Software maker i2 Technologies Inc. agreed to pay $10 million to settle Securities and Exchange Commission charges. Over a nearly five-year period ending in 2002, the company allegedly misstated about $1 billion of license revenues, including over $125 million it should never have recognized.
Had the Dallas-based developer and marketer of enterprise supply chain software provided accurate financial reports during these periods, it would have disclosed increasingly negative results, the commission asserted.
The company settled by consenting to a cease-and-desist order finding that it violated the antifraud, internal controls, record-keeping, and reporting provisions of the federal securities laws and to pay the penalty in a related civil action filed in U.S. District Court, according to the SEC.

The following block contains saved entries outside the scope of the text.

Context: an optimization exercise on an open-source flow, tuned for small area, a short achievable clock period and few clock cycles. The choices shown serve that exercise and are no tape-out recipe.
Only simulation tests tie the RTL to the original design; equivalence was not proved.
Power is estimated from default activity; no workload was simulated.

==> design/flow/design.v <==
module fe_perm #(
    parameter NIN  = 64,
    parameter NOUT = 64,
    parameter [NOUT*7-1:0] TBL = {NOUT*7{1'b0}}
) (
    input  wire [NIN-1:0]  din,
    output wire [NOUT-1:0] dout
);
    genvar i;
    generate
        for (i = 0; i < NOUT; i = i + 1) begin : g_bit
            localparam integer SRC = {25'd0, TBL[(NOUT-1-i)*7 +: 7]};
            assign dout[NOUT-1-i] = din[NIN-SRC];
        end
    endgenerate
endmodule
module fe_sbox #(
    parameter [255:0] TBL = 256'd0
) (
    input  wire [5:0] din,
    output wire [3:0] dout
);
    wire [5:0] nidx = ~{din[5], din[0], din[4:1]};
    wire [255:0] t = TBL;
    assign dout = {t[{nidx, 2'd3}], t[{nidx, 2'd2}], t[{nidx, 2'd1}], t[{nidx, 2'd0}]};
endmodule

The entire penalty proceeds will be distributed to injured i2 shareholders. The SEC added that i2 has agreed to continue cooperating with the investigation. The company settled without admitting or denying the regulator’s substantive findings against it.
The company’s revenue-recognition miscues “were endemic and were triggered in certain instances to meet analysts’ revenue and earnings expectations,” said Harold Degenhardt, Administrator of the SEC’s Fort Worth, Texas office.
According to the SEC, i2 favored up-front recognition of software license revenue, which is accepted under generally accepted accounting principals (GAAP). However, i2 knew or should have known that immediate recognition of revenue was unsuitable for a number of i2’s software licenses because they required long and involved implementation and customer customization, the commission added.
In some cases, i2 shipped certain products and product lines unfit for commercial use by a broad range of users, it explained. At other times, i2 licensed software that needed added features to be useful to particular customers, it added.
On still other occasions, i2 exaggerated certain product capabilities or entered into side agreements with customers that were not properly accounted for, the SEC charged.
Melanie Ofenloch, a company spokesperson told Reuters that i2 executives were “pleased to have concluded the investigation.” The $10-million fine won’t affect the i2’s financials, since the company had already accrued for it earlier this year in expectation of the settlement, she reportedly said.